**What is needed**. Show all lines from the data that include the word "assumes".

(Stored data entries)
···

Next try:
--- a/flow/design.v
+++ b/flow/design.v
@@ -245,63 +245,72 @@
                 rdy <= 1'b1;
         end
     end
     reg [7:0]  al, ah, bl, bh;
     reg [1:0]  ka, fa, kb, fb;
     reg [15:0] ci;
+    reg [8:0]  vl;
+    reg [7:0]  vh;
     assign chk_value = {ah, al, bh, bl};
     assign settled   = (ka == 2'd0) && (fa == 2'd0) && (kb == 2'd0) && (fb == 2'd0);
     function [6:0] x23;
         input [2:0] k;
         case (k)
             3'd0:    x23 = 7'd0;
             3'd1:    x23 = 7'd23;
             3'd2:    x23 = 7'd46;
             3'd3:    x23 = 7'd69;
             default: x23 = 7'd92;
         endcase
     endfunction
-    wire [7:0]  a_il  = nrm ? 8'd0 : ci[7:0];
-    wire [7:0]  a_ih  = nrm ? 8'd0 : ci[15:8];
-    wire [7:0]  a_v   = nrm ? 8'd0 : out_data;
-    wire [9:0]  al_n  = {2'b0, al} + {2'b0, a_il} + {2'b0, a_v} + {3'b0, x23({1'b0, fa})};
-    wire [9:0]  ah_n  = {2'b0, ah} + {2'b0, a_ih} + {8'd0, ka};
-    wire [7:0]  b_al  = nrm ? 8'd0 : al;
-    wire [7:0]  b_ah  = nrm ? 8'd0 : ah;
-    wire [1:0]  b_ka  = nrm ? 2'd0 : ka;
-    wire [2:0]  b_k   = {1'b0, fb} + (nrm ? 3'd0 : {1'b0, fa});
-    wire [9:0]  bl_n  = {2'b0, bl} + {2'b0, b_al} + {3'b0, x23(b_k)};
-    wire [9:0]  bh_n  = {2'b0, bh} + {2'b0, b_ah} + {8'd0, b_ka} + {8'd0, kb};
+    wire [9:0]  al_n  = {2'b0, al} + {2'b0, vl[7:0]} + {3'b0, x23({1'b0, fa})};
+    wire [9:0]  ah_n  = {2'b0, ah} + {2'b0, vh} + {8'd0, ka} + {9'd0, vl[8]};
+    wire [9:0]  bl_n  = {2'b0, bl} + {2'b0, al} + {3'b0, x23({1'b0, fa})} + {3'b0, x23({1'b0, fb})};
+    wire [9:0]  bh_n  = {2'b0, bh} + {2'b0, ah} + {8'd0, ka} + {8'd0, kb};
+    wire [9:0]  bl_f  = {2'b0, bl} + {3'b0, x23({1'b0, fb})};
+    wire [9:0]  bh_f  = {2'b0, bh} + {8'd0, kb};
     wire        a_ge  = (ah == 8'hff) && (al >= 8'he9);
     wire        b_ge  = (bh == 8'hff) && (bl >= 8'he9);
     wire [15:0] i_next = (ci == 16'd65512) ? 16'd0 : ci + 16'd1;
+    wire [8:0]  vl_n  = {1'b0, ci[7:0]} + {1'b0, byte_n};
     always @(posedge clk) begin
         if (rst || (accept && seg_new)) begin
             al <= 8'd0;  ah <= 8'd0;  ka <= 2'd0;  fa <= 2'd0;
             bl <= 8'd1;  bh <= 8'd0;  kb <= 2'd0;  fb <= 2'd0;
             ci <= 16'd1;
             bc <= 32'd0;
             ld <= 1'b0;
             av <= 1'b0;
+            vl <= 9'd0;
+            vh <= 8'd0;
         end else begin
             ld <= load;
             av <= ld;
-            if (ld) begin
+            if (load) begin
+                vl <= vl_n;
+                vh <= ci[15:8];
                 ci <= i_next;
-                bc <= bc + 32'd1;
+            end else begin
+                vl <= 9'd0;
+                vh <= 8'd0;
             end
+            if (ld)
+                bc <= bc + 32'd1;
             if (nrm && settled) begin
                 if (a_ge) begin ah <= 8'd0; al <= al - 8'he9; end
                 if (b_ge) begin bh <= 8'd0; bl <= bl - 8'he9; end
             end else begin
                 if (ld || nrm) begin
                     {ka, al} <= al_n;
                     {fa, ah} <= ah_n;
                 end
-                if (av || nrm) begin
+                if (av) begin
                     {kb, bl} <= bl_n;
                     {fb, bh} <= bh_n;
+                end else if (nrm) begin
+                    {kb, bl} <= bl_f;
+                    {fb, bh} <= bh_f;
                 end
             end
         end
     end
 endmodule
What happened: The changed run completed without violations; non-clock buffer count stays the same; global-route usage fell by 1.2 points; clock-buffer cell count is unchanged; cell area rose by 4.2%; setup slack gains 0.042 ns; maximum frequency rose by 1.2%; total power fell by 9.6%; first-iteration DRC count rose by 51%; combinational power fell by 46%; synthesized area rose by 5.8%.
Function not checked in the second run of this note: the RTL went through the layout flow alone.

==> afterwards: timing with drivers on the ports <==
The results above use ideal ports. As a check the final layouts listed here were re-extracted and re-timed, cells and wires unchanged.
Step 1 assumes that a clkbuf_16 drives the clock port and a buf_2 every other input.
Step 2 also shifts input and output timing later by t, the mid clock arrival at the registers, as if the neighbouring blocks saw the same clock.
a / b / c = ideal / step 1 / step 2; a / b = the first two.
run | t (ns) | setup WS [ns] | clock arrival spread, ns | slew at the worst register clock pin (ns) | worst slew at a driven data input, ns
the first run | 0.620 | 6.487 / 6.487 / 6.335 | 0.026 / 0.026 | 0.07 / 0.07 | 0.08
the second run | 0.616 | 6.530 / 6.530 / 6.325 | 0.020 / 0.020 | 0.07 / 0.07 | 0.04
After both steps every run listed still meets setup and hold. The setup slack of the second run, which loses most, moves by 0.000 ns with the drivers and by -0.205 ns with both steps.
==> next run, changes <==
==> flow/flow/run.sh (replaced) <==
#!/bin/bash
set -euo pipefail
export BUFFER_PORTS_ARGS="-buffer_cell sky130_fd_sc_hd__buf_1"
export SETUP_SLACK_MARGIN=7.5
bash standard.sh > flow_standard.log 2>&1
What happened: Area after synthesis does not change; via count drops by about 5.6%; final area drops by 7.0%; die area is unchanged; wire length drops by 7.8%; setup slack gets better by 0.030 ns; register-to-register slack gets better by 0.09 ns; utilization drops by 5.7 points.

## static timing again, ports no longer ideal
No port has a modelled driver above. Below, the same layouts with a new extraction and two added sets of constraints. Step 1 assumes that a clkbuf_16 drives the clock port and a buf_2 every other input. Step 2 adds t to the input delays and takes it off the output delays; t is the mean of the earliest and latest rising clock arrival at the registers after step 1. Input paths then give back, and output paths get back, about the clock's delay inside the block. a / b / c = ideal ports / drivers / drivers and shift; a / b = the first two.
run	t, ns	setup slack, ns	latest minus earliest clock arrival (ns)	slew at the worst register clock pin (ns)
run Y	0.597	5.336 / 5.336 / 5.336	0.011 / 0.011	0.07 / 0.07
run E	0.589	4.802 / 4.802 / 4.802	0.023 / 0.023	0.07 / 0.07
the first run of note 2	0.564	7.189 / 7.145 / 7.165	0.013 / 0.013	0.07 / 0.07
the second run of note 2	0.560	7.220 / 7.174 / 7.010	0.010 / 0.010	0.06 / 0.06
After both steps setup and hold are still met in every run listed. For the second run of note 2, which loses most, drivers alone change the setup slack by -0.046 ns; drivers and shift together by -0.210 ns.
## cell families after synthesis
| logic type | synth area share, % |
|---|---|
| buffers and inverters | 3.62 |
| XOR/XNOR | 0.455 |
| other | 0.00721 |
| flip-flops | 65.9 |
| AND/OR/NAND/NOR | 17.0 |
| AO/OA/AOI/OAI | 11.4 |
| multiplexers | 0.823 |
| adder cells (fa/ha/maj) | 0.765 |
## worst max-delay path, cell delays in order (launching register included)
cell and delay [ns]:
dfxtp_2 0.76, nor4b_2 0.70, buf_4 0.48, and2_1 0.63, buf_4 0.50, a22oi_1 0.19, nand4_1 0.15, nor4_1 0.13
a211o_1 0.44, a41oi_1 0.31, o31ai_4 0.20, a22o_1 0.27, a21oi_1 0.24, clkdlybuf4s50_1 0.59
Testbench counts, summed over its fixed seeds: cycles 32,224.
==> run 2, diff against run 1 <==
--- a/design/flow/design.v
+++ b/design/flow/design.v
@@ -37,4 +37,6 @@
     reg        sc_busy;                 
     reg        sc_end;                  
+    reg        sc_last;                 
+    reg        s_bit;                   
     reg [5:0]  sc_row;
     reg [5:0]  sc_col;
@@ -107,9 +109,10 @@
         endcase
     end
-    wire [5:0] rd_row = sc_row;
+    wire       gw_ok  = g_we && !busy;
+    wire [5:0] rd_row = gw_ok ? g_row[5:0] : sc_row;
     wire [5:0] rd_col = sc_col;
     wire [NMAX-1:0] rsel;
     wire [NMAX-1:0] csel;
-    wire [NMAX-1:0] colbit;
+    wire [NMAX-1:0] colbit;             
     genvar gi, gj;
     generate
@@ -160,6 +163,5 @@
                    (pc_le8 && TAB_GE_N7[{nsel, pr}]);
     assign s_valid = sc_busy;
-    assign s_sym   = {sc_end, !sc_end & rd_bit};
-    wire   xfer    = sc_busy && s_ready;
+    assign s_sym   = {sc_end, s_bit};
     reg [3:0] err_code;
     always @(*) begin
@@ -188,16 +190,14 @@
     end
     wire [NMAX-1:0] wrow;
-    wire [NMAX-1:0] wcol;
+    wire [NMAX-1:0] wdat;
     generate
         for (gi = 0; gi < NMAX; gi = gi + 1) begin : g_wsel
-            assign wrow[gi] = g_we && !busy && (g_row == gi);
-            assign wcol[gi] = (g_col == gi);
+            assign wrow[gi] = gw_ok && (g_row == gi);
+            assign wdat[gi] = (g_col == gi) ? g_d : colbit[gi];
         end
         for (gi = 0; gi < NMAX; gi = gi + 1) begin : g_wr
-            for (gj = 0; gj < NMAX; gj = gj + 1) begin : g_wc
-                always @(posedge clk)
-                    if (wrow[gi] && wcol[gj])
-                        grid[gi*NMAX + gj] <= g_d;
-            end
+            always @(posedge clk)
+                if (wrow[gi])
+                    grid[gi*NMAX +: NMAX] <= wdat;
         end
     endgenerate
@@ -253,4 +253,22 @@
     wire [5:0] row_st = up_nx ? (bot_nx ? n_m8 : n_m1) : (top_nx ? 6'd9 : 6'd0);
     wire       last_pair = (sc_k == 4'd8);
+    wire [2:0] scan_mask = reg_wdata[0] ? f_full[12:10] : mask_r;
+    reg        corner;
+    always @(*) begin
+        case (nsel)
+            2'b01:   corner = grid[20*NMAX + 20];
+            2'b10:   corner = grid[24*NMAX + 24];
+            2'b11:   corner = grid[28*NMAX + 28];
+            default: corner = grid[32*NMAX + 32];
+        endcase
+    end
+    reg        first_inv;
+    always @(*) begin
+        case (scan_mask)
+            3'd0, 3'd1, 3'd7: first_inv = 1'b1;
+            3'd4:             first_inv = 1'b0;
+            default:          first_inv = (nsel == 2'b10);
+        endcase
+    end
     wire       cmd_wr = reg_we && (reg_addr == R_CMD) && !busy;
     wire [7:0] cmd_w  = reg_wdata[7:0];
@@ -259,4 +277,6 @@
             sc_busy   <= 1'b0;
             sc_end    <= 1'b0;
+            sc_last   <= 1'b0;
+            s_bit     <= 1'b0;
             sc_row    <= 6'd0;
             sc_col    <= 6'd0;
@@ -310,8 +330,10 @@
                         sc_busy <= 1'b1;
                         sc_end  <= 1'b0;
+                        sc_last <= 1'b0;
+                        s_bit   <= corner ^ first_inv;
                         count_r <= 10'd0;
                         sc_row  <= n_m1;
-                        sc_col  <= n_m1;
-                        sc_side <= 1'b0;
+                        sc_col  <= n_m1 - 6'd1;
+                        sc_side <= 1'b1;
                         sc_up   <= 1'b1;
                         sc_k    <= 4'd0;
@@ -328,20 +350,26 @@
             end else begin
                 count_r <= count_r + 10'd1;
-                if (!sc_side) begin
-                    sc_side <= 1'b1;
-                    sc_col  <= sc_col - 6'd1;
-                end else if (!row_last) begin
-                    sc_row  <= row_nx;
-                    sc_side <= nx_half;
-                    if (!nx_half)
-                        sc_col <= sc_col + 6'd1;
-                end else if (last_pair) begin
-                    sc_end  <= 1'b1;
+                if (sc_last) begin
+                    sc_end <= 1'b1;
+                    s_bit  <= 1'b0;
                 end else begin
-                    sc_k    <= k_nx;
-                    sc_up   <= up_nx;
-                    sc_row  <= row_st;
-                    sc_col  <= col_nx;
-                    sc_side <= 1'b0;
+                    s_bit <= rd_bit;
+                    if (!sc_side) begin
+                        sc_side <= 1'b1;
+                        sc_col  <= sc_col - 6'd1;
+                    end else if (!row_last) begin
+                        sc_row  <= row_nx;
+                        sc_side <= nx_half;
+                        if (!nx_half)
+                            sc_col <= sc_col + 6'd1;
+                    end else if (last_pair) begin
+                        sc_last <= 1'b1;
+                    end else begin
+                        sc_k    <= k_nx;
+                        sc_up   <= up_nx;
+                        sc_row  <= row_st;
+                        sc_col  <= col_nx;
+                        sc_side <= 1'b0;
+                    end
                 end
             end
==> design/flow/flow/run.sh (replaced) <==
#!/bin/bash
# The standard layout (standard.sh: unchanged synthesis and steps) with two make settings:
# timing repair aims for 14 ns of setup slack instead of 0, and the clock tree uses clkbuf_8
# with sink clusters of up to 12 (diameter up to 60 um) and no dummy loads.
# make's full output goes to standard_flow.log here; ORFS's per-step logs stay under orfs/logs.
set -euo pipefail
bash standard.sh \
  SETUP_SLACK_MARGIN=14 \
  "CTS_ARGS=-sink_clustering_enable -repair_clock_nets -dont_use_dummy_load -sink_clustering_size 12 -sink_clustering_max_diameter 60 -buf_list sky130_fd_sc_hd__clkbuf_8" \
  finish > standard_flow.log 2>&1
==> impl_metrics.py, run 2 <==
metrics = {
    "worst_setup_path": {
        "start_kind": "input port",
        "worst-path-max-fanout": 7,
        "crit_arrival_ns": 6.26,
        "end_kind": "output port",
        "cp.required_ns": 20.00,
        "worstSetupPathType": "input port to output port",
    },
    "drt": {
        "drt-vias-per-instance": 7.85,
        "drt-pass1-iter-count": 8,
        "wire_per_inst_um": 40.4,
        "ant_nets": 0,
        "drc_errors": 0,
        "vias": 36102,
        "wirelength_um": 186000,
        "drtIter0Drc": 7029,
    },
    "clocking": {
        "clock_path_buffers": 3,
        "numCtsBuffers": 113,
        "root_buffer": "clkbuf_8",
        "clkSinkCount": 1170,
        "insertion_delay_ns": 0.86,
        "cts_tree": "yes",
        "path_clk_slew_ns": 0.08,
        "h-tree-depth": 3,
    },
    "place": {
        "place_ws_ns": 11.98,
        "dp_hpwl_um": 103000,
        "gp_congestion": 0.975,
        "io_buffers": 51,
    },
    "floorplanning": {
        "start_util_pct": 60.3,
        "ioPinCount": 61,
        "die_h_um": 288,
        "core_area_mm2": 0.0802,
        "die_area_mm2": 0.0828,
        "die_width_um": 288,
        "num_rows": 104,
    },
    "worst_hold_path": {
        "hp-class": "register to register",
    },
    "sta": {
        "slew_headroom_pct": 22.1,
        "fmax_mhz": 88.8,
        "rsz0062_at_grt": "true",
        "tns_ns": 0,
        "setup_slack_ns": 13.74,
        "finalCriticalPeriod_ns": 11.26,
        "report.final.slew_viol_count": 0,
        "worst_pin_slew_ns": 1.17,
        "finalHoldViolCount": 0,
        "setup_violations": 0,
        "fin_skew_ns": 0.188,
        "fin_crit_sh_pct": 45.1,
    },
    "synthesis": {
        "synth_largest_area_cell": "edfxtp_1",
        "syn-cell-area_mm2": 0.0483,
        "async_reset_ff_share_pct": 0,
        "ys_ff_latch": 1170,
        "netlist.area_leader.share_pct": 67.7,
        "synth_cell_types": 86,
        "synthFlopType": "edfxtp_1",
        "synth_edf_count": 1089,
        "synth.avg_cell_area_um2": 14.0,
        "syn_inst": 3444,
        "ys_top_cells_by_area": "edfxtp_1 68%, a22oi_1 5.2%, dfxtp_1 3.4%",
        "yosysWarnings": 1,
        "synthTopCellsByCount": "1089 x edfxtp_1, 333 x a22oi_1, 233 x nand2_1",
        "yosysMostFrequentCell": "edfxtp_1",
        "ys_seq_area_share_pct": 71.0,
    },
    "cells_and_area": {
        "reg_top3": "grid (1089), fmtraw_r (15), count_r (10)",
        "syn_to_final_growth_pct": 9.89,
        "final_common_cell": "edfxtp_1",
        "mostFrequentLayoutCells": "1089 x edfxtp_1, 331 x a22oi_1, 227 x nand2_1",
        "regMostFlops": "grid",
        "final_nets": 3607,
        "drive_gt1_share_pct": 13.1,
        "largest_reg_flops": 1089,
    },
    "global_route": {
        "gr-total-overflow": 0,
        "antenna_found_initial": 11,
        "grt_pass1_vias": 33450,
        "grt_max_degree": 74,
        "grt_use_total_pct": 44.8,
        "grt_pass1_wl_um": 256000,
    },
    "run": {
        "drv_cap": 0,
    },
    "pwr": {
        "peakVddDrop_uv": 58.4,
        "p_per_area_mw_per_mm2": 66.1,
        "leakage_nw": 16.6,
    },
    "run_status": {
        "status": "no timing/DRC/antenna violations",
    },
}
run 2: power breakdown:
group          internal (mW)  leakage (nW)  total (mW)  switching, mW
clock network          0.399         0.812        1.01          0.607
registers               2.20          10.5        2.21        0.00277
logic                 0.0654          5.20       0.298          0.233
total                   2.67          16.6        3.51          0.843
Source: an optimization exercise on an open RTL-to-GDS flow (aim: small area, a short achievable clock period and few clock cycles per item). Production flows keep margins and buffers that such runs may drop. Where RTL was checked, it was by simulation tests only, not by an equivalence proof against the original. Function not checked in runs 2 and 3: the RTL went through the layout flow alone. Power is estimated from default activity; no workload was simulated.

==> flow/design.v, too long to show whole: its modules and the start of the top module <==
// module ats_sensor_scan: 5230 lines
module ats_sensor_scan (
    input  wire        clk,
    input  wire        rst,           
    input  wire        start,         
    input  wire [15:0] now,           
    input  wire [7:0]  max_temp,      
    input  wire [7:0]  dis_temp,      
    output reg         ready,
    output reg  [7:0]  adc_en,        
    input  wire [15:0] adc_raw,       
    output reg         done,          
    output wire [63:0] readings,      
    output reg  [7:0]  max_reading,
    output reg         overheat
);
  // ...
==> flow/flow/run.sh <==
#!/bin/bash
# Own flow: the standard layout (standard.sh, unchanged synthesis and
# settings from config.mk), except that the port buffers are plain
# sky130_fd_sc_hd__buf_2 cells (the standard flow picks a delay buffer,
# clkdlybuf4s50_1, which is both larger and slower). Every input and output
# port still gets its buffer. The whole make output goes to flow.log in the
# work folder; ORFS keeps each step's own log under orfs/logs/.
set -euo pipefail
export BUFFER_PORTS_ARGS="-buffer_cell sky130_fd_sc_hd__buf_2"
bash standard.sh > flow.log 2>&1
==> flow/standard.sh <==
#!/bin/bash
# synth_recipe.tcl (not shown) runs the flow's synth.tcl, then flattens the netlist and writes it again
# the make line also repeats each setting of config.mk as NAME=value (left out here)
make -C /OpenROAD-flow-scripts/flow DESIGN_CONFIG=/design/flow/config.mk WORK_HOME=/design/flow/orfs CLKGATE_MAP_FILE= SYNTH_SCRIPT=/design/flow/synth_recipe.tcl "${@:-finish}"
==> flow/config.mk <==
export PLATFORM = sky130hd
export DESIGN_NAME = ats_sensor_scan
export DESIGN_NICKNAME = ats_sensor_scan
export VERILOG_FILES = /design/flow/design.v
export SDC_FILE = /design/flow/constraint.sdc
export NUM_CORES = 4
export LEC_CHECK = 0
export CAP_MARGIN = 30
export CORE_MARGIN = 2
export CORE_UTILIZATION = 40
export CTS_CLUSTER_DIAMETER = 150
export CTS_CLUSTER_SIZE = 30
export PLACE_DENSITY = 0.72
export SLEW_MARGIN = 20
==> flow/constraint.sdc <==
create_clock -name core_clock -period 17.0 [get_ports {clk}]
set_input_delay 3.4000 -clock core_clock [delete_from_list [all_inputs] [get_ports {clk}]]
set_output_delay 3.4000 -clock core_clock [all_outputs]
set_load 0.01 [all_outputs]
==> notes.md, run 1 <==
status finished clean; Inserted Diodes 1; top cells by area, synth edfxtp_1 (28%), dfxtp_1 (21%), o21ai_0 (3.5%), a21oi_1 (3.4%), nor2_1 (2.6%); Clk Latency, worst-skew pair 520 ps; comb pwr 278 µW; WL/cell 30.8 µm; Mapped Area 0.0137 mm²; CP Data Required Time 13600 ps; Clock Power Share 25.3%; Crit path depth 1; flip-flop and latch power 775 µW; final-layout non-clock buffer area share 6.62%; post-CTS sizing 0; post-synthesis adder-cell area fraction 3.75%; largest family of logic cells by synthesized area compound AO/OA/AOI/OAI gates; final-report hold violation count 0; Post-Syn Instances 1425; overall die width 189 µm; Worst R2R Start raw_q[11]; design area 0.0153 mm²; leakage 5.53 nW; Min Clock Period, post-route 4570 ps; Post-synth ARST share 0%; Ports 134; Seq. cell area 0.00670 mm²; Worst R2R Path Depth 10; part of the power in combinational logic 19.7%; XOR/XNOR share of the synthesized area 1.40%; max layer used met5
Testbench counts, summed over its fixed seeds: cycles 35,208, scans 3,200.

···

**Response area**.
Step 1 assumes that a clkbuf_16 drives the clock port and a buf_2 every other input.
No port has a modelled driver above. Below, the same layouts with a new extraction and two added sets of constraints. Step 1 assumes that a clkbuf_16 drives the clock port and a buf_2 every other input. Step 2 adds t to the input delays and takes it off the output delays; t is the mean of the earliest and latest rising clock arrival at the registers after step 1. Input paths then give back, and output paths get back, about the clock's delay inside the block. a / b / c = ideal ports / drivers / drivers and shift; a / b = the first two.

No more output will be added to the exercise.